Kaiser Permanente in October released the first large studies of its proprietary Panel Support Tool, first rolled out in 2006, which extracts information from Kaiser’s HealthConnect electronic Health Record (EHR) to help physicians improve and manage their patients’ care. The studies are the organization’s first that evaluate the effectiveness of the tool on the large, divergent population in the Pacific Northwest.

The first study, “Effect of a Patient Panel-Support Tool on Care Delivery,” (published in the October issue of The American Journal of Managed Care , followed 204 primary care teams who are using the Panel Support Tool to manage care of 48,344 patients with diabetes and/or heart disease. The second study, “Improving Population Care with an Integrated Electronic Panel Support Tool,” published online in Population Health Management , involved 207 primary-care teams who were using the Panel Support Tool to manage the care of 263,509 adult patients, some of whom were relatively healthy and others who have chronic diseases.

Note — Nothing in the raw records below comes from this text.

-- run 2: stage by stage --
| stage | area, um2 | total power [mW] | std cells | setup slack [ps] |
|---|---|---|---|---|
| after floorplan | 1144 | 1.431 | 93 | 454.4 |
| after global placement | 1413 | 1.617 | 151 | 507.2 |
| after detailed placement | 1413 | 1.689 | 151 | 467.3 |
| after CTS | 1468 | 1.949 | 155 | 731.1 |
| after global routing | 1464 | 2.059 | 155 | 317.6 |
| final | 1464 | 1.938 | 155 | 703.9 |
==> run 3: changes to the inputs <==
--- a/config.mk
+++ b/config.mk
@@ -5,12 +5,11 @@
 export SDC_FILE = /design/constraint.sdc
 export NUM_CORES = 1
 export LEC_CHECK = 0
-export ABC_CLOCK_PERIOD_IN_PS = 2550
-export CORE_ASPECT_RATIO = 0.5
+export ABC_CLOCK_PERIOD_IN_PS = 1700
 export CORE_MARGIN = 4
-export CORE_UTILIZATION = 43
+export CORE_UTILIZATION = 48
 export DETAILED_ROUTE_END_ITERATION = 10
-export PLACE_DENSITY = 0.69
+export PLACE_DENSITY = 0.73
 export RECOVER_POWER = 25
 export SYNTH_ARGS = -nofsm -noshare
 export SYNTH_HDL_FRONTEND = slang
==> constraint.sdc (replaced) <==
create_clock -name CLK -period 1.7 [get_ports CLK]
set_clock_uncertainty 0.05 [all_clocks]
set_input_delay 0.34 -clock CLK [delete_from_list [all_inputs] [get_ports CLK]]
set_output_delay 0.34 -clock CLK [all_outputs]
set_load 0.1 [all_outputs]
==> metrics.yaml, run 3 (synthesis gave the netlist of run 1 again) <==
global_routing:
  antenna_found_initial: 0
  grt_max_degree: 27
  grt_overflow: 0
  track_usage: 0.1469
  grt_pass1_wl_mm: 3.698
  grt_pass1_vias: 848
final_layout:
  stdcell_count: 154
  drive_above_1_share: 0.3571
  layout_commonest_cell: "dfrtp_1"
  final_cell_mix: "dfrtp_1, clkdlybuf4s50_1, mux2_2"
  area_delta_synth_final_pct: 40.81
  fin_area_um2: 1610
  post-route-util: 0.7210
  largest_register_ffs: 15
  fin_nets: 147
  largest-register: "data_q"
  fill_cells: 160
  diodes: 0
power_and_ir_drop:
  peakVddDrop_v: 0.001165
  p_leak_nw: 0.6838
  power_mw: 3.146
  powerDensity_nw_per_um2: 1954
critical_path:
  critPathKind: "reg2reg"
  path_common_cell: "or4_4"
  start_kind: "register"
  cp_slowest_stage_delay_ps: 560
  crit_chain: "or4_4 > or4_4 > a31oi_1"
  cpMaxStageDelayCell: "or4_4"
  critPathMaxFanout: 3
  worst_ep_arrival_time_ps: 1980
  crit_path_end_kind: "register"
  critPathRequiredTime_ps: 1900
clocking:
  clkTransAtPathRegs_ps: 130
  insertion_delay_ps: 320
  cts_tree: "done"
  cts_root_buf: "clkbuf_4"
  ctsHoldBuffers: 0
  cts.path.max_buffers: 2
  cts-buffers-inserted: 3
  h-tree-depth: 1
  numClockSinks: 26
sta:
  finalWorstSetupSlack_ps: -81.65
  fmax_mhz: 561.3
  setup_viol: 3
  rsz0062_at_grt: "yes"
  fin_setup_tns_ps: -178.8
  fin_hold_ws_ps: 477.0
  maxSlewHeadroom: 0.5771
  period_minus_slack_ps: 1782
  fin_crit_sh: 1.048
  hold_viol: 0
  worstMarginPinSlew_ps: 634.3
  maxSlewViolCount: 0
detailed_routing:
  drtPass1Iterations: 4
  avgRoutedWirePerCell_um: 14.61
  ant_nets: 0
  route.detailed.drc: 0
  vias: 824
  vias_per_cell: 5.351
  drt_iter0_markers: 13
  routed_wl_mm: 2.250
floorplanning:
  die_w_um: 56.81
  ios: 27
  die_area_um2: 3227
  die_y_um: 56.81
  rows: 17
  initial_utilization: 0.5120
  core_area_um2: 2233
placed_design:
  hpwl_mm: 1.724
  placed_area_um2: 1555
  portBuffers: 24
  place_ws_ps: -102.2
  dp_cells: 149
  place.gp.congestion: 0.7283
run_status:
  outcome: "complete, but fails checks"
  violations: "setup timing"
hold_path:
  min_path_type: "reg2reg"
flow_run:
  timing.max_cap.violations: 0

Both resulted in significant, quantifiable improvements in patient care, according to the reports.

For this second part of a two-part interview, HCI Managing Editor John DeGaspari asked Robert Unitan, M.D., one of the authors of the first study, and Yvonne Zhou, Ph.D., lead author of the second study, about the Panel Support Tool’s integration with HealthConnect EHR, improvements with patient care and patient outreach, and how the tool is being expanded and refined.

Healthcare Informatics: Kaiser Permanente invested heavily on its Epic-based EMR system and customizing it. Is the Panel Support Tool a supplement to the Epic system?

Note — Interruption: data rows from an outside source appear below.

==> src/rtl/match_controller.sv <==
// Match sequencing for the foosball game: serve delay, rally gating,
// score keeping and game-over detection.
module match_controller
  import match_pkg::*;
#(
  parameter int WIN_SCORE          = 7,
  parameter int DEBOUNCE_CYCLES    = 500000,
  parameter int SERVE_DELAY_CYCLES = 50000000
) (
  input  logic               clk,
  input  logic               reset,
  input  logic               start_game,
  input  logic               goal_left,
  input  logic               goal_right,
  output logic [SCORE_W-1:0] score1,
  output logic [SCORE_W-1:0] score2,
  output logic               play_enable,
  output logic               serve_dir,
  output logic               game_over,
  output logic               winner
);

  localparam int DW = (SERVE_DELAY_CYCLES > 1) ? $clog2(SERVE_DELAY_CYCLES) : 1;
  localparam logic [DW-1:0]      DLY_LAST = DW'(SERVE_DELAY_CYCLES - 1);
  localparam logic [SCORE_W-1:0] WIN      = SCORE_W'(WIN_SCORE);

  match_state_t       state, state_n;
  logic [SCORE_W-1:0] score1_n, score2_n;
  logic               serve_dir_n, winner_n;
  logic [DW-1:0]      dly, dly_n;
  logic               start_pulse;

  start_debouncer #(.DEBOUNCE_CYCLES(DEBOUNCE_CYCLES)) u_deb (
    .clk         (clk),
    .reset       (reset),
    .start_game  (start_game),
    .start_pulse (start_pulse)
  );

  always_comb begin
    state_n     = state;
    score1_n    = score1;
    score2_n    = score2;
    serve_dir_n = serve_dir;
    winner_n    = winner;
    dly_n       = dly;
    case (state)
      IDLE: begin
        if (start_pulse) begin
          score1_n = '0;
          score2_n = '0;
          dly_n    = '0;
          state_n  = SERVE_WAIT;
        end
      end
      SERVE_WAIT: begin
        if (dly == DLY_LAST) state_n = PLAY;
        else                 dly_n   = dly + DW'(1);
      end
      PLAY: begin
        // Simultaneous goals are treated as a void rally and re-served.
        if (goal_left && goal_right) begin
          dly_n   = '0;
          state_n = SERVE_WAIT;
        end else if (goal_right) begin
          score1_n    = sat_inc(score1, WIN);
          serve_dir_n = SERVE_P2;
          state_n     = POINT;
        end else if (goal_left) begin
          score2_n    = sat_inc(score2, WIN);
          serve_dir_n = SERVE_P1;
          state_n     = POINT;
        end
      end
      POINT: begin
        if (score1 == WIN) begin
          winner_n = 1'b0;
          state_n  = GAME_OVER;
        end else if (score2 == WIN) begin
          winner_n = 1'b1;
          state_n  = GAME_OVER;
        end else begin
          dly_n   = '0;
          state_n = SERVE_WAIT;
        end
      end
      GAME_OVER: begin
        if (start_pulse) begin
          score1_n    = '0;
          score2_n    = '0;
          serve_dir_n = SERVE_P1;
          dly_n       = '0;
          state_n     = SERVE_WAIT;
        end
      end
      default: state_n = IDLE;
    endcase
  end

  always_ff @(posedge clk or negedge reset) begin
    if (!reset) begin
      state       <= IDLE;
      score1      <= '0;
      score2      <= '0;
      serve_dir   <= 1'b0;
      winner      <= 1'b0;
      dly         <= '0;
      play_enable <= 1'b0;
      game_over   <= 1'b0;
    end else begin
      state       <= state_n;
      score1      <= score1_n;
      score2      <= score2_n;
      serve_dir   <= serve_dir_n;
      winner      <= winner_n;
      dly         <= dly_n;
      play_enable <= (state_n == PLAY);
      game_over   <= (state_n == GAME_OVER);
    end
  end

endmodule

Robert Unitan, M.D. : Yes. One of things that you have to realize is that not all of the data about our patients is in the electronic record. We have patients that see clinicians, say if they get injured somewhere and they are seen outside of our region while they are on vacation; or intentionally, there may be certain services that we don’t provide inside. So we have to rely on our claims system, to bring that information in. Not all of the prescriptions our patients fill are filled at Kaiser’s pharmacies. We have to have another way to input that data. So it really is all about the data. The fact that the Panel Support Tool is not running off of just the data that is available in HealthConnect, but rather it is running all of the data that is flowing into our data warehouse, makes it much more comprehensive.

And so, we wouldn’t trade what we have for an EMR-based tool that functioned in the same. We had to develop [the Panel Support Tool] outside the EMR. The data that flows into the [data] warehouse from HealthConnect is huge; [most] of that data flowing into that warehouse is probably coming from our Epic EMR. But it is that other [data]that is still very important. Because we had a data warehouse that was already very robust to begin with, the incremental cost of building this Panel Support Tool was nothing like the cost of implementing HealthConnect EMR.

A lot of [data] comes in from our claims system. Our lab, pharmacy, radiology system are integrated with HealthConnect vis-à-vis systems that exchange information, but they are not part of the electronic medical record. We also have our membership system that has demographic information about our patients that may not be in the medical record. So there are lots of sources for the data; and the data warehouse is the repository that makes the Panel Support Tool possible.

HCI: What is biggest advantage of the Panel Support Tool that you have seen?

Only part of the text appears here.